The surveillance of the 700-kilometer common border is based in particular on the experience of the tripartite operations carried out in September 2024 with Mauritania.
On September 10 and 11, 2024, bipartite land and river patrols were conducted successively in the Diogountourou area in Mauritania, then in the Senegalese town of Aroundou. This security cooperation is an
extension of a technical military agreement signed in March 2021 between Mali and Senegal.
In addition to security, this cooperation also applies to other sectors, with initiatives such as the Dakar-Bamako trade corridor, essential for the regional economy. Mali remains Senegal’s main African trading partner, accounting for 50.5 percent of Senegalese exports to Africa, with an estimated volume of $1,404.5 billion CFA francs in 2022.
This is a partnership looking to be strengthened by the visit of Senegalese President Bassirou Diomaye Faye to Mali in May 2025, an opportunity to deepen bilateral trade.
On the diplomatic front, a series of high-level visits illustrate the deepening of bilateral relations.
On August 12, 2024, Senegalese Prime Minister Ousmane Sonko traveled to Bamako where he met President
Assimi Goita.
On October 17, 2024, Professor Abdoulaye Bathily, Special Envoy of President Bassirou Diomaye Faye, was received in turn by the Malian leader, after having met with his Burkinabe counterpart Ibrahim Traore on October 10.
Environmental protection is another major area of collaboration, notably discussed at COP16 in Cali, Colombia.
The environment ministers of the two countries, Mamadou Samake and Daouda Ngom also held talks about the pollution of the Faleme, leading to concrete measures such as a ban on dredging in the new Malian mining code and restrictions on gold mining on the Senegalese side.

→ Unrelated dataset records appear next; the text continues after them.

==> config.mk <==
export PLATFORM = sky130hd
export DESIGN_NAME = mc_ctrl_fsm_flat
export DESIGN_NICKNAME = d
export VERILOG_FILES = /design/src/rtl/mc_ctrl_if.sv /design/src/rtl/mc_ctrl_fsm.sv /design/src/flat_wrapper.sv
export SDC_FILE = /design/constraint.sdc
export NUM_CORES = 1
export LEC_CHECK = 0
export CORE_AREA = 8 8 62 64
export CTS_BUF_LIST = sky130_fd_sc_hd__clkbuf_8
export DETAILED_ROUTE_END_ITERATION = 6
export DIE_AREA = 0 0 70 72
export HOLD_SLACK_MARGIN = 0.05
export PLACE_DENSITY = 0.87
export SKIP_CTS_REPAIR_TIMING = 1
export SLEW_MARGIN = 40
export SYNTH_ARGS = -nofsm -noshare
export SYNTH_HDL_FRONTEND = slang
export SYNTH_SLANG_ARGS = --single-unit
==> constraint.sdc <==
create_clock -name clk -period 1.8 [get_ports clk]
set_input_delay 0.18 -clock clk [delete_from_list [all_inputs] [get_ports clk]]
set_output_delay 0.18 -clock clk [all_outputs]
set_load 0.05 [all_outputs]
==> src/rtl/mc_ctrl_if.sv <==
// Control/handshake bundle between the multi-cycle sequencer and the datapath/memory side.
// The sequencer uses the slave modport; whoever drives instructions and memory uses master.
interface mc_ctrl_if;
   logic [31:0] instr;
   logic        mem_ready;
   logic        branch_taken;
   logic        stall;
   logic [2:0]  state;
   logic        ir_write;
   logic        mem_req;
   logic        mem_we;
   logic [1:0]  alu_op;
   logic        alu_src_a;
   logic        alu_src_b;
   logic        reg_write;
   logic [1:0]  wb_sel;
   logic        pc_write;
   logic [1:0]  pc_src;
   logic        halted;
   logic [1:0]  halt_cause;

   modport slave (
      input  instr, mem_ready, branch_taken, stall,
      output state, ir_write, mem_req, mem_we, alu_op, alu_src_a, alu_src_b,
             reg_write, wb_sel, pc_write, pc_src, halted, halt_cause
   );

   modport master (
      output instr, mem_ready, branch_taken, stall,
      input  state, ir_write, mem_req, mem_we, alu_op, alu_src_a, alu_src_b,
             reg_write, wb_sel, pc_write, pc_src, halted, halt_cause
   );
endinterface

This dynamic of cooperation has survived despite Mali’s official withdrawal from the West African regional grouping ECOWAS in January 2025, alongside Burkina Faso and Niger.
The three states had formed the Alliance of Sahel States (AES).

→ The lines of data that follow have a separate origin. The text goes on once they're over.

### src/rtl/psdu_pkg.sv
// Shared types and constants for the PSDU byte packer slice.
package psdu_pkg;

  localparam int BYTE_W        = 8;
  localparam int DEFAULT_LEN_W = 12;

  typedef enum logic [1:0] {
    IDLE,
    PACK,
    DRAIN
  } state_t;

endpackage

### src/rtl/psdu_byte_packer_byte_fifo.sv
// Show-ahead FIFO of DEPTH entries, each an octet plus its last-of-frame flag.
module byte_fifo
  import psdu_pkg::*;
#(
  parameter int DEPTH = 16
) (
  input  logic              i_clk,
  input  logic              i_rst_n,
  input  logic              i_push,
  input  logic [BYTE_W-1:0] i_push_data,
  input  logic              i_push_last,
  input  logic              i_pop,
  output logic [BYTE_W-1:0] o_head_data,
  output logic              o_head_last,
  output logic              o_full,
  output logic              o_empty
);

  localparam int AW = $clog2(DEPTH);

  logic [AW:0]     r_wr_ptr;
  logic [AW:0]     r_rd_ptr;
  logic [BYTE_W:0] r_mem [DEPTH];
  logic [BYTE_W:0] w_head;
  logic            w_pop_ok;
  logic            w_push_ok;

  // Extra pointer MSB separates full from empty when the index bits match.
  assign o_empty   = (r_wr_ptr == r_rd_ptr);
  assign o_full    = (r_wr_ptr[AW] != r_rd_ptr[AW]) &&
                     (r_wr_ptr[AW-1:0] == r_rd_ptr[AW-1:0]);
  assign w_pop_ok  = i_pop && !o_empty;
  assign w_push_ok = i_push && (!o_full || w_pop_ok);

  always_ff @(posedge i_clk or negedge i_rst_n) begin
    if (!i_rst_n) begin
      r_wr_ptr <= '0;
      r_rd_ptr <= '0;
    end else begin
      if (w_push_ok) r_wr_ptr <= r_wr_ptr + 1'b1;
      if (w_pop_ok)  r_rd_ptr <= r_rd_ptr + 1'b1;
    end
  end

  always_ff @(posedge i_clk) begin
    if (w_push_ok) r_mem[r_wr_ptr[AW-1:0]] <= {i_push_last, i_push_data};
  end

  // Storage is not reset, so the head is masked while the FIFO is empty.
  assign w_head      = r_mem[r_rd_ptr[AW-1:0]];
  assign o_head_data = o_empty ? '0 : w_head[BYTE_W-1:0];
  assign o_head_last = o_empty ? 1'b0 : w_head[BYTE_W];

endmodule

### src/rtl/psdu_byte_packer.sv
// Packs the descrambled PSDU bit stream into octets and buffers them for the MAC.
// Define PSDU_PACKER_MSB_FIRST_EN to pack the first received bit into bit 7.
module psdu_byte_packer
  import psdu_pkg::*;
#(
  parameter int DEPTH = 16,
  parameter int LEN_W = DEFAULT_LEN_W
) (
  input  logic              i_clk,
  input  logic              i_rst_n,
  input  logic              i_frame_start,
  input  logic [LEN_W-1:0]  i_length,
  input  logic              i_bit_in,
  input  logic              i_bit_valid,
  output logic [BYTE_W-1:0] o_byte_out,
  output logic              o_byte_valid,
  input  logic              i_byte_ready,
  output logic              o_byte_last,
  output logic              o_busy,
  output logic              o_frame_done,
  output logic              o_overflow
);

  state_t            r_state;
  state_t            w_state_nxt;
  logic [2:0]        r_bit_cnt;
  logic [LEN_W-1:0]  r_byte_cnt;
  logic [LEN_W-1:0]  r_length;
  logic [BYTE_W-1:0] r_shift;
  logic              r_push_vld;
  logic [BYTE_W-1:0] r_push_data;
  logic              r_push_last;
  logic              r_frame_done;
  logic              r_overflow;

  logic [2:0]        w_bit_idx;
  logic [BYTE_W-1:0] w_octet;
  logic              w_octet_done;
  logic              w_is_last;
  logic              w_frame_done_nxt;
  logic              w_accept_start;
  logic              w_fifo_full;
  logic              w_fifo_empty;
  logic              w_pop;
  logic              w_drop;

`ifdef PSDU_PACKER_MSB_FIRST_EN
  assign w_bit_idx = 3'd7 - r_bit_cnt;
`else
  assign w_bit_idx = r_bit_cnt;
`endif

  assign w_accept_start = (r_state == IDLE) && i_frame_start && (i_length != '0);
  assign w_octet_done   = (r_state == PACK) && i_bit_valid && (r_bit_cnt == 3'd7);
  assign w_is_last      = (r_byte_cnt == (r_length - LEN_W'(1)));
  assign w_pop          = o_byte_valid && i_byte_ready;
  assign w_drop         = r_push_vld && w_fifo_full && !w_pop;

  always_comb begin
    w_octet            = r_shift;
    w_octet[w_bit_idx] = i_bit_in;
  end

  always_ff @(posedge i_clk or negedge i_rst_n) begin
    if (!i_rst_n) r_state <= IDLE;
    else          r_state <= w_state_nxt;
  end

  // DRAIN must also wait for the octet still in the push register.
  always_comb begin
    w_state_nxt      = r_state;
    w_frame_done_nxt = 1'b0;
    case (r_state)
      IDLE: begin
        if (i_frame_start) begin
          if (i_length != '0) w_state_nxt      = PACK;
          else                w_frame_done_nxt = 1'b1;
        end
      end
      PACK: begin
        if (w_octet_done && w_is_last) w_state_nxt = DRAIN;
      end
      DRAIN: begin
        if (w_fifo_empty && !r_push_vld) begin
          w_state_nxt      = IDLE;
          w_frame_done_nxt = 1'b1;
        end
      end
      default: w_state_nxt = IDLE;
    endcase
  end

  always_ff @(posedge i_clk or negedge i_rst_n) begin
    if (!i_rst_n) begin
      r_bit_cnt    <= '0;
      r_byte_cnt   <= '0;
      r_length     <= '0;
      r_shift      <= '0;
      r_push_vld   <= 1'b0;
      r_push_data  <= '0;
      r_push_last  <= 1'b0;
      r_frame_done <= 1'b0;
      r_overflow   <= 1'b0;
    end else begin
      r_push_vld   <= 1'b0;
      r_frame_done <= w_frame_done_nxt;
      if (w_accept_start) begin
        r_length   <= i_length;
        r_bit_cnt  <= '0;
        r_byte_cnt <= '0;
        r_overflow <= 1'b0;
      end
      if ((r_state == PACK) && i_bit_valid) begin
        r_shift[w_bit_idx] <= i_bit_in;
        r_bit_cnt          <= r_bit_cnt + 3'd1;
      end
      // Dropped octets still advance byte_cnt so the last marker stays aligned.
      if (w_octet_done) begin
        r_push_vld  <= 1'b1;
        r_push_data <= w_octet;
        r_push_last <= w_is_last;
        r_byte_cnt  <= r_byte_cnt + LEN_W'(1);
      end
      if (w_drop) r_overflow <= 1'b1;
    end
  end

  byte_fifo #(
    .DEPTH(DEPTH)
  ) u_fifo (
    .i_clk       (i_clk),
    .i_rst_n     (i_rst_n),
    .i_push      (r_push_vld),
    .i_push_data (r_push_data),
    .i_push_last (r_push_last),
    .i_pop       (w_pop),
    .o_head_data (o_byte_out),
    .o_head_last (o_byte_last),
    .o_full      (w_fifo_full),
    .o_empty     (w_fifo_empty)
  );

  assign o_byte_valid = !w_fifo_empty;
  assign o_busy       = (r_state != IDLE);
  assign o_frame_done = r_frame_done;
  assign o_overflow   = r_overflow;

endmodule

### config.mk
export PLATFORM = sky130hd
export DESIGN_NAME = psdu_byte_packer
export DESIGN_NICKNAME = d
export VERILOG_FILES = /design/src/rtl/psdu_pkg.sv /design/src/rtl/psdu_byte_packer_byte_fifo.sv /design/src/rtl/psdu_byte_packer.sv
export SDC_FILE = /design/constraint.sdc
export NUM_CORES = 1
export LEC_CHECK = 0
export ABC_AREA = 1
export CELL_PAD_IN_SITES_DETAIL_PLACEMENT = 0
export CELL_PAD_IN_SITES_GLOBAL_PLACEMENT = 1
export CORE_ASPECT_RATIO = 0.8
export CORE_MARGIN = 10
export CORE_UTILIZATION = 44
export DETAILED_ROUTE_END_ITERATION = 8
export GPL_TIMING_DRIVEN = 0
export PLACE_DENSITY = 0.85
export SKIP_CTS_REPAIR_TIMING = 1
export SLEW_MARGIN = 20
export SYNTH_ARGS = -nofsm -noshare
export SYNTH_HDL_FRONTEND = slang
export SYNTH_SLANG_ARGS = --single-unit
### constraint.sdc
create_clock -name i_clk -period 1.98 [get_ports i_clk]
set_input_delay 0.297 -clock i_clk [delete_from_list [all_inputs] [get_ports i_clk]]
set_output_delay 0.297 -clock i_clk [all_outputs]
set_load 0.01 [all_outputs]
==> out/qor.csv <==
stage,metric,value,unit
run_status,run status,"finished, violations left",
run_status,failing checks,setup timing,
clocking,clock slew at reported path FFs,60,ps
logic_synthesis,YS warnings,0,
place,dpl cells,1177,
power_and_ir_drop,Pwr Density,1440,nW/um^2
logic_synthesis,Post-Syn Instances,882,
layout,Inserted Diodes,0,
critical_path,critical path required time,1680,ps
floorplan,die area,26800,um^2
global_routing,first-pass GRT wire length,35.4,mm
routing,vias per inst,5.42,
power_and_ir_drop,cell-internal power,10.0,mW
routing,via count,6693,
clocking,clock root buffer,clkbuf_16,
logic_synthesis,Syn Std Cell Area,9060,um^2
global_routing,total global-route track usage,16.4,%
power_and_ir_drop,Net Switching,5.91,mW
timing,final setup vio count,133,
timing,Clock Skews,18.8,ps
critical_path,Worst R2R Setup Slack,-110,ps
power_and_ir_drop,Clock power frac,26.2,%
power_and_ir_drop,Peak VDD IR,0.000984,V
routing,Post-Route WL,23.0,mm
power_and_ir_drop,Sequential Power Share,37.7,%
critical_path,critical path endpoint category,primary output,
timing,relative slew slack,51.5,%
routing,drc violations,0,
timing,post-layout min period,2590,ps
logic_synthesis,Post-Syn Nets,909,
critical_path,CP startpoint kind,flip-flop,
timing,final period utilization,131,%
timing,worst slew pin tran,727,ps
global_routing,vias in the first global route,6052,
logic_synthesis,Yosys reg bits,203,
floorplan,Initial Util,45.2,%
timing,final worst setup slack,-610,ps
routing,router iterations before antenna repair,5,
logic_synthesis,post-synthesis average cell area,10.3,um^2
place,Post-DP HPWL,15.1,mm
floorplan,floorplan core area,20000,um^2
timing,f_max,386,MHz
clocking,clk_lat worst skew,510,ps
layout,most frequent cells in the layout,"179 x nand2_1, 144 x edfxtp_1, 110 x nor2_1",
layout,"commonest non-fill, non-tap cell in the layout",nand2_1,
critical_path,worst-case reg-to-reg path depth,9,
clocking,CTS tree,done,
routing,antenna violation net count after detailed routing,0,
timing,setup TNS,-9900,ps
logic_synthesis,sequential area share after synthesis,64.0,%
power_and_ir_drop,Sw Share,37.1,%
floorplan,# IOs,31,
power_and_ir_drop,Leakage,4.17,nW
critical_path,CP Max Fanout,8,
layout,share of layout cells above drive strength 1,15.6,%
routing,initial drt markers,759,
critical_path,Arrival @ worst endpoint,2290,ps
layout,nets@finish,981,
timing,Final Max Tran Viols,0,
critical_path,Crit Path Category,flip-flop to primary output,
floorplan,chip width,180,um
place,Final Wtd Congestion,0.847,
global_routing,initial antenna violation count,0,
floorplan,chip height,148,um
clocking,clk sinks,203,
global_routing,total congestion overflow,0,
place,port bufs,30,
clocking,Clock Tree Buf Depth,3,
layout,synthesis-to-layout area growth,21.7,%
critical_path,R2R Path End,u_fifo.r_mem[11][1],
timing,unrepaired setup endpoints after global routing,yes,
global_routing,largest net degree at the start of global routing,46,
hold_path,HP Class,input port to async pin,
floorplan,row count,46,
timing,Final Hold Vio Count,0,
critical_path,reg2reg start,u_fifo.r_rd_ptr[2],
power_and_ir_drop,Combinational Power Share,36.1,%
run,Max Cap Violations,0,
routing,Avg WL per Cell,18.7,um
clocking,CTS Buf Count,22,
logic_synthesis,library cells used by synthesis,39,
layout,fin cells,1234,
clocking,H-tree depth,1,
-- flip-flops by register name, summed over array words and instances, names as in the netlist --
| name | count |
|---|---|
| u_fifo.r_mem | 144 |
| r_byte_cnt | 12 |
| r_length | 12 |
| r_push_data | 8 |
| r_shift | 8 |
| u_fifo.r_rd_ptr | 5 |
| u_fifo.r_wr_ptr | 5 |
| r_bit_cnt | 3 |
| r_state | 2 |
| o_frame_done | 1 |
| o_overflow | 1 |
| r_push_last | 1 |
| r_push_vld | 1 |
-- synthesized netlist by cell type --
cell	count	share of area, %
buf_1	1	0.041
xor2_1	13	1.3
nor2_2	4	0.28
clkbuf_1	21	0.87
o22ai_1	23	1.6
nand3_2	1	0.11
edfxtp_1	144	48
o21ai_0	100	5.5
clkinv_1	4	0.17
nand2_1	179	7.4
buf_2	7	0.39
dfrtp_1	59	16
nand3_1	51	2.8
o211ai_1	16	1.3
xnor2_1	6	0.58
and3_1	1	0.069
inv_1	46	1.9
o21ai_1	1	0.055
nand3_4	1	0.19
or2_2	3	0.21
nand2_4	3	0.37
nand3b_1	3	0.25
nor4_2	1	0.14
a21oi_1	18	0.99
nor2_4	1	0.12
nor2_1	134	5.6
a31oi_1	7	0.48
buf_4	3	0.25
clkbuf_2	1	0.055
o21bai_1	1	0.083
o31ai_1	1	0.083
nand2_2	3	0.21
nand4_1	2	0.14
o221ai_1	2	0.19
ha_1	9	1.2
a21oi_2	1	0.097
nor4_1	3	0.21
nor3_1	4	0.22
buf_6	4	0.50
-- logic make-up (layout without fill, tap and decap cells) --
logic type                 after synthesis  in the layout  share of synthesized area [%]
AOI/OAI and AO/OA                      170            170                           10.4
xor gates and xnor gates                19             19                           1.84
adders and majority gates                9              9                           1.24
buffers and inverters                   87            175                           4.17
DFF                                    203            203                           64.0
and+or+nand+nor                        394            394                           18.3
-- area by class of cell --
type / instances / area [um^2]
fillers: 1726 / 9000
multi-input cells: 592 / 3070
repair buffers: 47 / 529
repair inverters: 1 / 5.00
well taps: 264 / 330
clock buffers: 30 / 601
clock inverters: 10 / 140
flip-flops and latches: 203 / 5800
inverters: 50 / 194
plain buffers: 37 / 355
-- per-stage QoR --
step	cell area (um^2)	total power, mW	worst slack (ps)	util [%]	hold WS, ps
floorplan	9070	9.03	-31.1	-	1.41
detailed placement	9730	11.1	-882	48.6	180
global route	11000	16.9	-699	55.1	206
global placement	9710	11.0	-1440	48.5	463
CTS	10500	15.3	-1430	52.3	-363
finish	11000	15.9	-610	55.1	190
-- per-layer routing --
metal	share of wire (%)	vias up	track usage [%]	wire length (um)
li1	-	3200	-	-
met1	47	3201	24.7	10900
met2	42	257	23.4	9710
met3	8.6	35	3.52	1980
met4	2.0	0	4.18	472
met5	0	-	0	0
-- critical path, cell delays in order (launching register included) --
cell and delay [ps]:
dfrtp_2 480, inv_4 130, buf_8 130, buf_8 130, nor2_2 40, o211ai_1 290
nand3_1 160, a31oi_1 260, buf_2 170
-- worst max path at each step --
stage                                   from             endpoint  slack, ps
after global placement               i_rst_n   u_fifo.r_rd_ptr[4]      -1440
after detailed placement  u_fifo.r_rd_ptr[0]        o_byte_out[4]       -880
after global routing      u_fifo.r_rd_ptr[0]        o_byte_out[4]       -700
final                     u_fifo.r_rd_ptr[0]        o_byte_out[4]       -610
after CTS                 u_fifo.r_rd_ptr[0]        o_byte_out[4]      -1430
after floorplan           u_fifo.r_wr_ptr[2]  u_fifo.r_mem[13][0]        -30
-- power groups by stage --
| stage | combinational (mW) | clock (mW) | sequential, mW |
|---|---|---|---|
| 6_report | 5.75 | 4.17 | 6.00 |
| 5_1_grt | 6.37 | 4.40 | 6.09 |
| 4_1_cts | 5.09 | 4.23 | 5.96 |
| 3_5_place_dp | 5.06 | 0 | 6.05 |
| 3_3_place_gp | 5.01 | 0 | 6.03 |
| 2_1_floorplan | 3.28 | 0 | 5.76 |
No activity file was read; power rests on OpenSTA's default activity.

The Senegalese president has been designated by his peers in the region as a “facilitator” in the regional crisis.
Joint civil-military actions, including free medical consultations for border populations, illustrate the humanitarian dimension of this cooperation. These initiatives take on particular importance in a context marked by natural disasters, such as the accident of August 26 in Nabaji Civol, where five people disappeared after a traditional
boat hit the beam of a bridge under construction.
This multidimensional cooperation testifies to the depth of the historical and social ties between the two countries, as Professor Bathily emphasised during his visit on October 17, 2024, recalling that there is “not a single community in Senegal that is not linked to another in Mali.”